WORK TO BE COMPLETED: Would you repeat exactly the part of the listing below that runs from the line containing "endpoints found under the setup" down to the line containing "No activity file", inclusive, and nothing else?

SOURCE INFORMATION:
::::

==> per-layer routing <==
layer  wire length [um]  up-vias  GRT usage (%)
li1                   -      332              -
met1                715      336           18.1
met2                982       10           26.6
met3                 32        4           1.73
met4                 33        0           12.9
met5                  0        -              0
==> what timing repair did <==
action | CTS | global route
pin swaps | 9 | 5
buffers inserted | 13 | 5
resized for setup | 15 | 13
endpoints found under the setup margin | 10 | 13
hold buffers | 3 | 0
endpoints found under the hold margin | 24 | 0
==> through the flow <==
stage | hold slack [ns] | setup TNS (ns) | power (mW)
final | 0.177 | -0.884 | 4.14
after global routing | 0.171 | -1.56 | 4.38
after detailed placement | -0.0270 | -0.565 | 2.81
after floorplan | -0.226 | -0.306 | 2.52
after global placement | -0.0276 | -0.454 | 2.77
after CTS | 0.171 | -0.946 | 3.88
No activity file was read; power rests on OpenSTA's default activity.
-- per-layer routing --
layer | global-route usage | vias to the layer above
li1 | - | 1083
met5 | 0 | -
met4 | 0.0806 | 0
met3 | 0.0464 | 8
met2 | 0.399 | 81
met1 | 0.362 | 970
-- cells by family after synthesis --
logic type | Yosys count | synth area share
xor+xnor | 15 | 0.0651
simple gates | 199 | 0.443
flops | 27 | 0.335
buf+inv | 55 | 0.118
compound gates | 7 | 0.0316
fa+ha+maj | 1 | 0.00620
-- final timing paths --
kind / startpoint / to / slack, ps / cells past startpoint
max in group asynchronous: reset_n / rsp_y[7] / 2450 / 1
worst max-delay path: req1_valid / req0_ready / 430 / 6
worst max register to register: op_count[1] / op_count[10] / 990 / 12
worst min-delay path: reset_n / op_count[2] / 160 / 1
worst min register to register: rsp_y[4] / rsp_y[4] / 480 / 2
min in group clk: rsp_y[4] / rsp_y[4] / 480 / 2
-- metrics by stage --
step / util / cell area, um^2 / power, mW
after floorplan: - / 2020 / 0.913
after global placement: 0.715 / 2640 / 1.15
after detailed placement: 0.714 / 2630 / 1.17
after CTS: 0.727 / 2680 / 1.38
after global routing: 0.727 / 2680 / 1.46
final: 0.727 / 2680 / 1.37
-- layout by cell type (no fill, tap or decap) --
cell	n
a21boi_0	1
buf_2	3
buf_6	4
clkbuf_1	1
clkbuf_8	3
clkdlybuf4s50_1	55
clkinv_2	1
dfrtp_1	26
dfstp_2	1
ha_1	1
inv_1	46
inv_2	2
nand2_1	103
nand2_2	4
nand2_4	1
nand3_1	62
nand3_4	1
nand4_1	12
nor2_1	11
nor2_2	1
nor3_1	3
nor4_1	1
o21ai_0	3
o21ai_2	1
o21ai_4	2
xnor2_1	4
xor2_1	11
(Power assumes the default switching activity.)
===== src/rtl/matrix_mult_sequencer.sv =====
// matrix_mult_sequencer: loads A and B word-serially, drives an inner-product engine per (row, column) pair, streams C row-major.
module matrix_mult_sequencer #(
  parameter int N = 4,
  parameter int WORD = 32
) (
  input  logic            clk,
  input  logic            rst,
  input  logic [WORD-1:0] in_data,
  input  logic            in_stb,
  output logic            in_ack,
  output logic [WORD*N-1:0] ip_row,
  output logic            ip_row_stb,
  input  logic            ip_row_ack,
  output logic [WORD*N-1:0] ip_column,
  output logic            ip_column_stb,
  input  logic            ip_column_ack,
  input  logic [WORD-1:0] ip_out,
  input  logic            ip_out_stb,
  output logic            ip_out_ack,
  output logic [WORD-1:0] res_data,
  output logic            res_stb,
  input  logic            res_ack,
  output logic            busy
);
  localparam int NN = N * N;
  localparam int LW = $clog2(2 * NN);
  localparam int IW = $clog2(N);
  localparam int CW = $clog2(NN);
  typedef enum logic [2:0] {LOAD, ISSUE, WAIT, GAP, DRAIN} state_t;
  state_t state_q, state_d;
  logic [LW-1:0] load_cnt_q, load_cnt_d;
  logic [IW-1:0] i_q, i_d, j_q, j_d, ld_r, ld_c;
  logic [CW-1:0] idx_q, idx_d, nidx;
  logic row_seen_q, row_seen_d, col_seen_q, col_seen_d, prev_stb_q, prev_stb_d;
  logic [WORD*N-1:0] ip_row_q, ip_row_d, ip_column_q, ip_column_d;
  logic [WORD-1:0] res_data_q, res_data_d;
  logic in_ack_q, in_ack_d, stb_q, stb_d, ip_out_ack_q, ip_out_ack_d, res_stb_q, res_stb_d, busy_q, busy_d;
  logic ld_we, ld_b, c_we, row_done, col_done, last_j, last_i;
  logic [WORD-1:0] a_mem [N][N];
  logic [WORD-1:0] b_mem [N][N];
  logic [WORD-1:0] c_mem [N][N];
  assign ld_r = IW'((load_cnt_q / LW'(N)) % LW'(N));
  assign ld_c = IW'(load_cnt_q % LW'(N));
  assign ld_b = load_cnt_q >= LW'(NN);
  assign ld_we = state_q == LOAD && in_stb && in_ack_q;
  assign nidx = idx_q + CW'(1);
  assign row_done = row_seen_q | ip_row_ack;
  assign col_done = col_seen_q | ip_column_ack;
  // engine may leave ip_out_stb high between operations, so only a 0->1 edge is a new result
  assign c_we = state_q == WAIT && ip_out_stb && !prev_stb_q;
  assign last_j = j_q == IW'(N - 1);
  assign last_i = i_q == IW'(N - 1);
  always_comb begin
    state_d = state_q;
    load_cnt_d = load_cnt_q;
    i_d = i_q;
    j_d = j_q;
    idx_d = idx_q;
    row_seen_d = row_seen_q;
    col_seen_d = col_seen_q;
    prev_stb_d = ip_out_stb;
    ip_row_d = ip_row_q;
    ip_column_d = ip_column_q;
    res_data_d = res_data_q;
    case (state_q)
      LOAD: if (ld_we) begin
        load_cnt_d = load_cnt_q + LW'(1);
        if (load_cnt_q == LW'(2 * NN - 1)) begin
          state_d = ISSUE;
          load_cnt_d = '0;
          i_d = '0;
          j_d = '0;
        end
      end
      ISSUE: begin
        row_seen_d = row_done;
        col_seen_d = col_done;
        if (row_done && col_done) begin
          state_d = WAIT;
          row_seen_d = 1'b0;
          col_seen_d = 1'b0;
        end
      end
      WAIT: if (c_we) begin
        j_d = last_j ? '0 : j_q + IW'(1);
        i_d = last_j ? (last_i ? '0 : i_q + IW'(1)) : i_q;
        state_d = last_i && last_j ? DRAIN : GAP;
        if (last_i && last_j) begin
          idx_d = '0;
          res_data_d = c_mem[0][0];
        end
      end
      GAP: state_d = ISSUE;
      DRAIN: if (res_ack) begin
        idx_d = nidx;
        res_data_d = c_mem[IW'(nidx / CW'(N))][IW'(nidx % CW'(N))];
        if (idx_q == CW'(NN - 1)) begin
          state_d = LOAD;
          idx_d = '0;
          load_cnt_d = '0;
        end
      end
      default: state_d = LOAD;
    endcase
    // operand registers are loaded once on ISSUE entry so they hold while strobes are up
    if (state_d == ISSUE && state_q != ISSUE)
      for (int k = 0; k < N; k++) begin
        ip_row_d[WORD*k +: WORD] = a_mem[i_d][k];
        ip_column_d[WORD*k +: WORD] = b_mem[k][j_d];
      end
    in_ack_d = state_d == LOAD;
    stb_d = state_d == ISSUE;
    ip_out_ack_d = state_d == ISSUE || state_d == WAIT;
    res_stb_d = state_d == DRAIN;
    busy_d = state_d != LOAD;
  end
  always_ff @(posedge clk or negedge rst) begin
    if (!rst) begin
      state_q <= LOAD;
      load_cnt_q <= '0;
      i_q <= '0;
      j_q <= '0;
      idx_q <= '0;
      row_seen_q <= 1'b0;
      col_seen_q <= 1'b0;
      prev_stb_q <= 1'b0;
      ip_row_q <= '0;
      ip_column_q <= '0;
      res_data_q <= '0;
      in_ack_q <= 1'b1;
      stb_q <= 1'b0;
      ip_out_ack_q <= 1'b0;
      res_stb_q <= 1'b0;
      busy_q <= 1'b0;
    end else begin
      state_q <= state_d;
      load_cnt_q <= load_cnt_d;
      i_q <= i_d;
      j_q <= j_d;
      idx_q <= idx_d;
      row_seen_q <= row_seen_d;
      col_seen_q <= col_seen_d;
      prev_stb_q <= prev_stb_d;
      ip_row_q <= ip_row_d;
      ip_column_q <= ip_column_d;
      res_data_q <= res_data_d;
      in_ack_q <= in_ack_d;
      stb_q <= stb_d;
      ip_out_ack_q <= ip_out_ack_d;
      res_stb_q <= res_stb_d;
      busy_q <= busy_d;
    end
  end
  always_ff @(posedge clk) begin
    if (ld_we && !ld_b) a_mem[ld_r][ld_c] <= in_data;
    if (ld_we && ld_b) b_mem[ld_r][ld_c] <= in_data;
    if (c_we) c_mem[i_q][j_q] <= ip_out;
  end
  assign in_ack = in_ack_q;
  assign ip_row = ip_row_q;
  assign ip_column = ip_column_q;
  assign ip_row_stb = stb_q;
  assign ip_column_stb = stb_q;
  assign ip_out_ack = ip_out_ack_q;
  assign res_data = res_data_q;
  assign res_stb = res_stb_q;
  assign busy = busy_q;
endmodule


===== config.mk =====
export PLATFORM = sky130hd
export DESIGN_NAME = matrix_mult_sequencer
export DESIGN_NICKNAME = d
export VERILOG_FILES = /design/src/rtl/matrix_mult_sequencer.sv
export SDC_FILE = /design/constraint.sdc
export NUM_CORES = 2
export LEC_CHECK = 0
export BUFFER_PORTS_ARGS = -buffer_cell sky130_fd_sc_hd__buf_2
export CORE_MARGIN = 1.5
export CORE_UTILIZATION = 25
export CTS_CLUSTER_DIAMETER = 200
export CTS_CLUSTER_SIZE = 30
export DETAILED_ROUTE_END_ITERATION = 6
export HOLD_SLACK_MARGIN = 0.03
export SYNTH_ARGS = -nofsm -noshare
export SYNTH_HDL_FRONTEND = slang
export SYNTH_SLANG_ARGS = --single-unit

===== constraint.sdc =====
create_clock -name clk -period 3.3 [get_ports clk]
set_input_delay 0.66 -clock clk [delete_from_list [all_inputs] [get_ports clk]]
set_output_delay 0.66 -clock clk [all_outputs]
set_load 0.005 [all_outputs]

==> flow_summary.ini <==
[sta]
grt_setup_unrepaired = true
drv_slew = 0
whs_ps = 228
period_share_pct = 95.1
worst_pin_slew_ps = 1120
clock.fmax_ghz = 0.319
fin_tns_setup_ps = 0
relSlewSlack_pct = 25.7
setup_ws_ps = 162
finalHoldViolations = 0
period_needed_ps = 3140
setup_viol = 0
skew_ps = 41.3

[worst_setup_path]
cpPeakStageDelay_ps = 440
worstPathArrival_ps = 3760
reg2regPathDepth = 10
critPathBufInv = 1
cpMaxStageDelayCell = dfrtp_2
cp-end-kind = flip-flop
rr_endpoint = ip_row[53]
timing.rr.start = load_cnt_q[0]
critPathRequiredTime_ps = 3920
path_cells = ha_1 > and3_1 > ha_1 > nand4b_1 > o2bb2a_4 > a22o_4 > buf_12 > mux2_4 > a22oi_1 > o21ai_1
worst-path-max-fanout = 57
cpMostUsedCell = ha_1
crit_type = reg -> reg
crit_path_start_kind = flip-flop
rrSetupSlack_ps = 160
cp_num_cells = 10
path_delay_family = compound AO/OA/AOI/OAI gates

[cts]
cts_tree = done
cts-buffers-inserted = 72
clk_path_buf_depth = 3
clock_latency_ps = 770
clock-sinks = 1848
cts-htree-levels = 3
clock_tree.root_cell = clkbuf_16
path_clk_slew_ps = 130

[floorplan]
die_h_um = 549
die_w_um = 549
row_count = 200
start_util_pct = 25.1
dieArea_mm2 = 0.301
pin_count = 365
core-area_mm2 = 0.297

[layout]
final_common_cell = edfxtp_1
area_growth_pct = 13.5
post-route-util_pct = 28.5
stdcell_count = 9562
finalNetCount = 5640
drive_above_1_share_pct = 14.3
final_cell_area_mm2 = 0.0845
final_cell_mix = 1536 x edfxtp_1, 729 x nand2_1, 527 x nor2_1

[min_path]
min_from = ip_column_ack
whs_endpoint = col_seen_q
whs_path_depth = 3
hold_class = in -> reg

[route]
postRouteWirelength_mm = 234
first_pass_iters = 6
drt_first_iter_violations = 5437
routedWlPerCell_um = 24.5
via_per_inst = 5.04
route.vias.total = 48200
postRouteAntennaNets = 0
drc = 0

[placement]
gp_congestion = 0.789
port-buffer-count = 364
dpl-instance-area_mm2 = 0.0822
placed_cells = 9414
place_ws_ps = 94.9
hpwl_mm = 133

[grt]
grt_pass1_vias = 46700
antenna_found_initial = 28
grt_max_degree = 162
grt_pass1_wl_mm = 332
grt_overflow_total = 0
grt_usage_pct = 14.9

[synth]
syn-num-nets = 5450
synthArstFlopShare_pct = 16.9
yosysUniqueCellTypes = 52
seq_area_frac_synth_pct = 72.4
ys_ff_latch = 1848
yosys.area.top_type_share_pct = 61.9
synth_ff_type = edfxtp_1
yosys_warnings = 0
synth_edf_count = 1536
syn_area_mm2 = 0.0745
synth_area_leader_cell = edfxtp_1
syn-instance-count = 5365
avgSynthCellArea_um2 = 13.9
synthTopCellsByArea = edfxtp_1 62%, dfrtp_1 10%, nand2_1 3.7%

[pwr]
ir_worst_vdd_mv = 0.583
power_mw = 55.2
p_per_area_mw_per_mm2 = 653
p_leak_nw = 28.4

[outcome]
status = finished, final reports clean

[run]
drv_cap = 0
[metal layers]
| layer | GRT usage (%) | share of wire, % | vias up |
|---|---|---|---|
| met1 | 19.9 | 41 | 24900 |
| met2 | 22.7 | 45 | 2137 |
| met5 | 0 | 0.050 | - |
| met4 | 3.99 | 2.6 | 20 |
| met3 | 5.36 | 11 | 285 |
| li1 | - | - | 20800 |
[cells by family (layout without fill, tap and decap cells)]
kind of cell / count (synthesis) / count (layout) / share of synthesized area [%]
adders and majority gates: 14 / 14 / 0.235
and+or+nand+nor: 1508 / 1508 / 8.12
muxes: 289 / 289 / 4.55
AOI/OAI and AO/OA: 1278 / 1278 / 12.3
other: 0 / 13 / 0
DFF: 1848 / 1848 / 72.4
buffers and inverters: 424 / 669 / 2.40
xor gates and xnor gates: 4 / 4 / 0.0470
[area by class of cell]
cell class,instances,area [um2]
fillers,29900,212000
diodes,13,32.5
multi-input cells,3093,19200
well taps,3939,4930
inverters,14,55.1
clock buffers,119,1980
flip-flops and latches,1848,53900
clock inverters,10,216
repair buffers,526,4220
[flip-flops by register name, summed over array words and instances (netlist names), 3 cells and up]
signal      flops
state_q         3
res_data       32
idx_q           4
load_cnt_q      5
ip_column     128
ip_row        128
c_mem         512
a_mem         512
b_mem         512
[tightest hold or removal path: stages]
cell and delay [ps]:
buf_2 90, a31oi_1 80, nor2_1 100
[synth_stat cells (2+ instances only)]
master,instances
o22ai_1,127
nor4_1,2
dfrtp_1,311
o21ai_0,210
ha_1,14
nand2b_1,7
buf_1,19
o221ai_1,256
and3_1,52
a31oi_1,68
o31ai_1,3
mux2_4,89
mux2_2,39
or3_1,2
and2_1,8
nor3_1,4
xor2_1,2
a21oi_1,34
nand2_1,733
mux2i_1,161
xnor2_1,2
a22oi_1,129
buf_2,82
nand3_1,131
buf_4,6
a32oi_1,63
or2_2,3
edfxtp_1,1536
o21ai_1,90
o22a_1,32
a22o_1,2
buf_6,10
clkbuf_1,293
o31a_1,128
inv_1,14
o21a_1,2
nor2_1,559
o211ai_1,128
[how the worst max path moves through the flow]
stage,startpoint,endpoint
5_1_grt,load_cnt_q[0],ip_row[25]
2_1_floorplan,state_q[2],a_mem[0][100]
4_1_cts,load_cnt_q[0],ip_column[118]
6_report,load_cnt_q[0],ip_row[53]
3_3_place_gp,ip_out_stb,ip_column[78]
3_5_place_dp,load_cnt_q[0],ip_column[86]
[timing repair]
item                       in CTS  in global routing
hold buffers                    2                  0
setup buffers                   0                  2
hold endpoints to repair       55                  0
resized for setup               0                  6
setup endpoints to repair       0                144
[power by group]
part / total, mW / switching (mW) / internal [mW]
registers: 28.8 / 1.48 / 27.3
logic: 14.7 / 9.13 / 5.62
clock network: 11.7 / 7.35 / 4.32
Power figures use the tool's default switching activity.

::::

SOLUTION TO THE EXERCISE:
endpoints found under the setup margin | 10 | 13
hold buffers | 3 | 0
endpoints found under the hold margin | 24 | 0
==> through the flow <==
stage | hold slack [ns] | setup TNS (ns) | power (mW)
final | 0.177 | -0.884 | 4.14
after global routing | 0.171 | -1.56 | 4.38
after detailed placement | -0.0270 | -0.565 | 2.81
after floorplan | -0.226 | -0.306 | 2.52
after global placement | -0.0276 | -0.454 | 2.77
after CTS | 0.171 | -0.946 | 3.88
No activity file was read; power rests on OpenSTA's default activity.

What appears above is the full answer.